_ENTRIES SHOWN_
=== Section Start ===

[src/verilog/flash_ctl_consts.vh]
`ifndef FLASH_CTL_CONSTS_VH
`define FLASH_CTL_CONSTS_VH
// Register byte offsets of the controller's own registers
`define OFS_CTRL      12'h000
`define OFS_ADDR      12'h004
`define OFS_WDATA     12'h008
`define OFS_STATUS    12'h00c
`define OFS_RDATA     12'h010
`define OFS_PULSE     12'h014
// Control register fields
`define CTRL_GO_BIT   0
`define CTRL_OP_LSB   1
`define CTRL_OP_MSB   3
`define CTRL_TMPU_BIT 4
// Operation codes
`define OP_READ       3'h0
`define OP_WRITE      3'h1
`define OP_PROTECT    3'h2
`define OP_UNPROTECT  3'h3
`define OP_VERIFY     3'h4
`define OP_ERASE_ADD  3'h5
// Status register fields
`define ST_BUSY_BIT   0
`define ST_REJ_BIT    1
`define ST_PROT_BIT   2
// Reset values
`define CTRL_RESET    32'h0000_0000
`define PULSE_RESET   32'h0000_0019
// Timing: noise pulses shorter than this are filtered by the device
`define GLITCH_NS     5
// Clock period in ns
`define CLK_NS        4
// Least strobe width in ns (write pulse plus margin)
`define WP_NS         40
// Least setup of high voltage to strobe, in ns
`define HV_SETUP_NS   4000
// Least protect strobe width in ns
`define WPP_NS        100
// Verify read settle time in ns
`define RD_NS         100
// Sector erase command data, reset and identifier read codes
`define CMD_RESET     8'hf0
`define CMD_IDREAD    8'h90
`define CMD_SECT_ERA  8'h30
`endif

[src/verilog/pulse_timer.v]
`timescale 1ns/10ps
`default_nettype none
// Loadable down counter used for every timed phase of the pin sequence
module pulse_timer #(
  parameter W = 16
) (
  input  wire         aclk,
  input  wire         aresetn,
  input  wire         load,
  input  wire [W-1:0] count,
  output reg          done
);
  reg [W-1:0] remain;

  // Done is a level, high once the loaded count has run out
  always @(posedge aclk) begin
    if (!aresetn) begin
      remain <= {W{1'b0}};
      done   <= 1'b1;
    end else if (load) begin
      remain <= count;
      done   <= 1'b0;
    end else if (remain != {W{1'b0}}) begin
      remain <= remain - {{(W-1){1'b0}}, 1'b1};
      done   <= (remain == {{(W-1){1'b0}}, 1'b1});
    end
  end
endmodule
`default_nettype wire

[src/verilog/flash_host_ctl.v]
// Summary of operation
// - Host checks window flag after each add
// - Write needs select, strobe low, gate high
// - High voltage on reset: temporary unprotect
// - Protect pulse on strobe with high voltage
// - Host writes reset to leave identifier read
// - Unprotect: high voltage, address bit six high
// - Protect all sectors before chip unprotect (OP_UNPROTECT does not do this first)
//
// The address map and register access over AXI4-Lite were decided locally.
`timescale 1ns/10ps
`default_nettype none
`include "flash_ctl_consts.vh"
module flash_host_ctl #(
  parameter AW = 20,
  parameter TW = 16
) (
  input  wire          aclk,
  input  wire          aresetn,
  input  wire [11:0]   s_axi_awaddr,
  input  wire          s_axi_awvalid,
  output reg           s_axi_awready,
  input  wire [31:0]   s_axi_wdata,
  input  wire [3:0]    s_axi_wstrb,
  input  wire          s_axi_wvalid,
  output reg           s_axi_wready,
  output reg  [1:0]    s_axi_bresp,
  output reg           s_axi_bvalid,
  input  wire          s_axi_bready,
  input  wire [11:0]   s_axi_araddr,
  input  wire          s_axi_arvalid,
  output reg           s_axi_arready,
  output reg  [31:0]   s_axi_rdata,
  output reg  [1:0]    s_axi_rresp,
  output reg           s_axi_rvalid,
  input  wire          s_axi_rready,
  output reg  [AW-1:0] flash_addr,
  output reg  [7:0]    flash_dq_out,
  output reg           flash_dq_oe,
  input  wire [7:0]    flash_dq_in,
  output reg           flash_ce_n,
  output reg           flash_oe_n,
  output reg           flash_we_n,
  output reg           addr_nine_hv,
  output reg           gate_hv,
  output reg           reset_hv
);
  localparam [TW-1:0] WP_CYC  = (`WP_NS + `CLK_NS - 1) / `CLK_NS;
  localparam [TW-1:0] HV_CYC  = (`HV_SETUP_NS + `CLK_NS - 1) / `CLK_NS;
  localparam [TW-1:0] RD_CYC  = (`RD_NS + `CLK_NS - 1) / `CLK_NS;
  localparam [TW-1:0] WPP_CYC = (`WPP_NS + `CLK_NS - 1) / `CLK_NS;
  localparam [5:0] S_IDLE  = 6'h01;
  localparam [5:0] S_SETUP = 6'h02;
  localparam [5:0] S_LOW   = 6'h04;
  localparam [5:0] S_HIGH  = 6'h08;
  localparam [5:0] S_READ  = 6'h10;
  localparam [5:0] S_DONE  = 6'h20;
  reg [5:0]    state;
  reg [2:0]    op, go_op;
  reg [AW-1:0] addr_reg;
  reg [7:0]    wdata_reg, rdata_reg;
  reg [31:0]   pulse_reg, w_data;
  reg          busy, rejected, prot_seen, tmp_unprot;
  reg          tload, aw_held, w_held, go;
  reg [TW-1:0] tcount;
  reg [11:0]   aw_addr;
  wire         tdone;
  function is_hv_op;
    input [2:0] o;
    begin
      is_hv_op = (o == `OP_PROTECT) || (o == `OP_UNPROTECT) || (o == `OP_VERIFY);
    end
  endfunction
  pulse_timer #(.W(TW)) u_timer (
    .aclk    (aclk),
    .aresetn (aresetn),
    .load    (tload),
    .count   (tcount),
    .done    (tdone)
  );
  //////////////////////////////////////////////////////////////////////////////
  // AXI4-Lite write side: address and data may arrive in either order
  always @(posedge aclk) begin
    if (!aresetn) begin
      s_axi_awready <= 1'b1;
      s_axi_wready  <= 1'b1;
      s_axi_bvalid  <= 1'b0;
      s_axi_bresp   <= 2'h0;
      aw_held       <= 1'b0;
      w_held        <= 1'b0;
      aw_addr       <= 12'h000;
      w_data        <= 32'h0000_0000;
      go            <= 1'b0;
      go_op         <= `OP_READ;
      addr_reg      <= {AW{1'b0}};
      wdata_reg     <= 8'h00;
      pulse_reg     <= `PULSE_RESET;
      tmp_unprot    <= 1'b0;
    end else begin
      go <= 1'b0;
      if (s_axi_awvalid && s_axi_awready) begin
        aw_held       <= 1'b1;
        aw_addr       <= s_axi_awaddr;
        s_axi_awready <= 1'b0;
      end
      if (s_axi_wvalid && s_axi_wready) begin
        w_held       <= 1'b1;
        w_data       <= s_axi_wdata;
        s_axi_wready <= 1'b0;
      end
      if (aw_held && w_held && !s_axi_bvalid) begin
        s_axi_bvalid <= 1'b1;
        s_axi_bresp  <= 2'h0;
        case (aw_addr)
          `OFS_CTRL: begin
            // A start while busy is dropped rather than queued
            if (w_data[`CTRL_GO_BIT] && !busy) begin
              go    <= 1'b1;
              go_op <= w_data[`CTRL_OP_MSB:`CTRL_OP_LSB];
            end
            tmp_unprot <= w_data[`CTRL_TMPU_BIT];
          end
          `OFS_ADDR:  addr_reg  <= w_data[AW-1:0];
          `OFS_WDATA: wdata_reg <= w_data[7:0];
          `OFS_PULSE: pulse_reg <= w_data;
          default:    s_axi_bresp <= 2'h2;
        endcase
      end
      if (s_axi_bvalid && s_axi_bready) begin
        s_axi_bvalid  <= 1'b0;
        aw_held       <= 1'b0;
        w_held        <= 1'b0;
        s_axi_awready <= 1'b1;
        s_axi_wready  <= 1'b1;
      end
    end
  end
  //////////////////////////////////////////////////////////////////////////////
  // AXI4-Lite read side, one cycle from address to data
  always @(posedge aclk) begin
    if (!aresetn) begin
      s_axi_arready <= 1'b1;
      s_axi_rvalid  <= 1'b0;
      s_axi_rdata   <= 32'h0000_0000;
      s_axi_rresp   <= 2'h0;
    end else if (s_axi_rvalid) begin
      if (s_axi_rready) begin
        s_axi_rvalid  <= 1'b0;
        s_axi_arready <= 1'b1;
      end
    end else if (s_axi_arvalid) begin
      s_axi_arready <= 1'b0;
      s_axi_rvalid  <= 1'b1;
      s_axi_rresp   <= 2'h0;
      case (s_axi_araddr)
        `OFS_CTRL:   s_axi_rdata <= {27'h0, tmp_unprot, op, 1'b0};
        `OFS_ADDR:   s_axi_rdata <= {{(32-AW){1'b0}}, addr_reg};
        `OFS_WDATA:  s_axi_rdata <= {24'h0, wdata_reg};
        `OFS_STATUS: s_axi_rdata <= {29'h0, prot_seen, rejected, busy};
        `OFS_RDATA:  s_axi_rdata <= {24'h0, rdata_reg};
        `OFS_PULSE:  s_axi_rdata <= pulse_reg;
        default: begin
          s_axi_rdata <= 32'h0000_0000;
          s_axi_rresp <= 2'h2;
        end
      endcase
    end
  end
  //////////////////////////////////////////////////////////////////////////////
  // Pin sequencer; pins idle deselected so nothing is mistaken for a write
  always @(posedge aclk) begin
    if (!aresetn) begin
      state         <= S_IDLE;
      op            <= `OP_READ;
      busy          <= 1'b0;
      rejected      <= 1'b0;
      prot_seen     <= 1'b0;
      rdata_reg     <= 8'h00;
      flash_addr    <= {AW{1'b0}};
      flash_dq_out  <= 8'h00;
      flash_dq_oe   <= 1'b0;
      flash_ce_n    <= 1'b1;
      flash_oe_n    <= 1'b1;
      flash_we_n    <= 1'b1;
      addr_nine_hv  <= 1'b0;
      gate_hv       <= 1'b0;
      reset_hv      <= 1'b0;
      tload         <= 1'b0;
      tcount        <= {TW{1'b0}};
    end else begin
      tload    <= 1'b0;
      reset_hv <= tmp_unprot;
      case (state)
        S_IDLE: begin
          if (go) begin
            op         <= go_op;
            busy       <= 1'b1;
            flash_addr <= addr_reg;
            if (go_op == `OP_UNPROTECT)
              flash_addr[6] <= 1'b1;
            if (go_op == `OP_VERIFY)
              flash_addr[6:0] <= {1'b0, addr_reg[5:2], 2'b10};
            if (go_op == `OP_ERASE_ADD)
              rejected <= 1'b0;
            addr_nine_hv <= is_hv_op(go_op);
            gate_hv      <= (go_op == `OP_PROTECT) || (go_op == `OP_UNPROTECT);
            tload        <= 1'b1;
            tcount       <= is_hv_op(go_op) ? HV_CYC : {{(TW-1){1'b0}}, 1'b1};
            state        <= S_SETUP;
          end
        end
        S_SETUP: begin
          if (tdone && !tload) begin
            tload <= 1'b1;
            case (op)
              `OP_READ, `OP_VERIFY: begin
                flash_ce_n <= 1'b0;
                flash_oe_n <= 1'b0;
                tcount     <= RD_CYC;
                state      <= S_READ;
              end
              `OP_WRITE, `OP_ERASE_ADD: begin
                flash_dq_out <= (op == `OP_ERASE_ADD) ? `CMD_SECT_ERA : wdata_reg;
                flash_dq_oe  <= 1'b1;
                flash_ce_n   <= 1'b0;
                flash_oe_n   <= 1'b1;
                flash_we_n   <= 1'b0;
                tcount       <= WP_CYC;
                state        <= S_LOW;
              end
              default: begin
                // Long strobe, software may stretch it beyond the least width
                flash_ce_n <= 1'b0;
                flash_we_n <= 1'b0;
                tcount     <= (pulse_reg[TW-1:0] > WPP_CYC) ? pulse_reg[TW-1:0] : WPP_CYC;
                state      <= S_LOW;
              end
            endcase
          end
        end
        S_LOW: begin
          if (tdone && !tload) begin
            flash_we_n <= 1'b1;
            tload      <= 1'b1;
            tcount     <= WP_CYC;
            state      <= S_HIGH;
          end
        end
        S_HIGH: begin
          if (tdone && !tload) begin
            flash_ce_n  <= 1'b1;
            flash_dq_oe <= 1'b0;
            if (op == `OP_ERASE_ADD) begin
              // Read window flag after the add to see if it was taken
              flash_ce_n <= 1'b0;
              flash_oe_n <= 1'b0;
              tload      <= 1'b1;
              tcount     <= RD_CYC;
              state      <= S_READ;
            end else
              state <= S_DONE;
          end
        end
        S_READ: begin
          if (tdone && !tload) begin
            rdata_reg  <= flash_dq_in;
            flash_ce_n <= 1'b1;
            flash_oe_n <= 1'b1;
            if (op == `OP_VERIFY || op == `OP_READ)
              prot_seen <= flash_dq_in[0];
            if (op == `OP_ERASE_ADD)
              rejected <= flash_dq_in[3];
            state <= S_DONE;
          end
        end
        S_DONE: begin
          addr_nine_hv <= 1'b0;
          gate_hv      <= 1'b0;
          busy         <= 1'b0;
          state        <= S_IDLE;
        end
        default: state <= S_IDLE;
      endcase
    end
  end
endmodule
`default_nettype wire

=== Section End ===
=== Section Start ===

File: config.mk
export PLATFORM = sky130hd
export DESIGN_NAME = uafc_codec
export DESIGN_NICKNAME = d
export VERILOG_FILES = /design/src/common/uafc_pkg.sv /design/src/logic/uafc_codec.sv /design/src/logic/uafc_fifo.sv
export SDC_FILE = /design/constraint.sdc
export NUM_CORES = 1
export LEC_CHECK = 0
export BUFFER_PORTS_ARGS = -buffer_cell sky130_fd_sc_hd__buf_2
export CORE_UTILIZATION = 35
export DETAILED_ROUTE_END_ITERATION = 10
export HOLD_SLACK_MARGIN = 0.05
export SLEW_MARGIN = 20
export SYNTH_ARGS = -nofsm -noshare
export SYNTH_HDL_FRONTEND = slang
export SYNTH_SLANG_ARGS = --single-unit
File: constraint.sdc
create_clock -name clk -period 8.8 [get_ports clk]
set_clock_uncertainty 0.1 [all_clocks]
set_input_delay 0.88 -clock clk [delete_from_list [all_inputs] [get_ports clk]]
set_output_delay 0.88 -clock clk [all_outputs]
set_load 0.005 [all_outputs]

=== Section End ===

_TO DO_
In the listing above, find the line with "[src/verilog/flash_ctl_consts.vh]" and the line with "end else if (remain", then print exactly those two lines and every line between them, and nothing more.

_PROBLEM SOLUTION_
[src/verilog/flash_ctl_consts.vh]
`ifndef FLASH_CTL_CONSTS_VH
`define FLASH_CTL_CONSTS_VH
// Register byte offsets of the controller's own registers
`define OFS_CTRL      12'h000
`define OFS_ADDR      12'h004
`define OFS_WDATA     12'h008
`define OFS_STATUS    12'h00c
`define OFS_RDATA     12'h010
`define OFS_PULSE     12'h014
// Control register fields
`define CTRL_GO_BIT   0
`define CTRL_OP_LSB   1
`define CTRL_OP_MSB   3
`define CTRL_TMPU_BIT 4
// Operation codes
`define OP_READ       3'h0
`define OP_WRITE      3'h1
`define OP_PROTECT    3'h2
`define OP_UNPROTECT  3'h3
`define OP_VERIFY     3'h4
`define OP_ERASE_ADD  3'h5
// Status register fields
`define ST_BUSY_BIT   0
`define ST_REJ_BIT    1
`define ST_PROT_BIT   2
// Reset values
`define CTRL_RESET    32'h0000_0000
`define PULSE_RESET   32'h0000_0019
// Timing: noise pulses shorter than this are filtered by the device
`define GLITCH_NS     5
// Clock period in ns
`define CLK_NS        4
// Least strobe width in ns (write pulse plus margin)
`define WP_NS         40
// Least setup of high voltage to strobe, in ns
`define HV_SETUP_NS   4000
// Least protect strobe width in ns
`define WPP_NS        100
// Verify read settle time in ns
`define RD_NS         100
// Sector erase command data, reset and identifier read codes
`define CMD_RESET     8'hf0
`define CMD_IDREAD    8'h90
`define CMD_SECT_ERA  8'h30
`endif

[src/verilog/pulse_timer.v]
`timescale 1ns/10ps
`default_nettype none
// Loadable down counter used for every timed phase of the pin sequence
module pulse_timer #(
  parameter W = 16
) (
  input  wire         aclk,
  input  wire         aresetn,
  input  wire         load,
  input  wire [W-1:0] count,
  output reg          done
);
  reg [W-1:0] remain;

  // Done is a level, high once the loaded count has run out
  always @(posedge aclk) begin
    if (!aresetn) begin
      remain <= {W{1'b0}};
      done   <= 1'b1;
    end else if (load) begin
      remain <= count;
      done   <= 1'b0;
    end else if (remain != {W{1'b0}}) begin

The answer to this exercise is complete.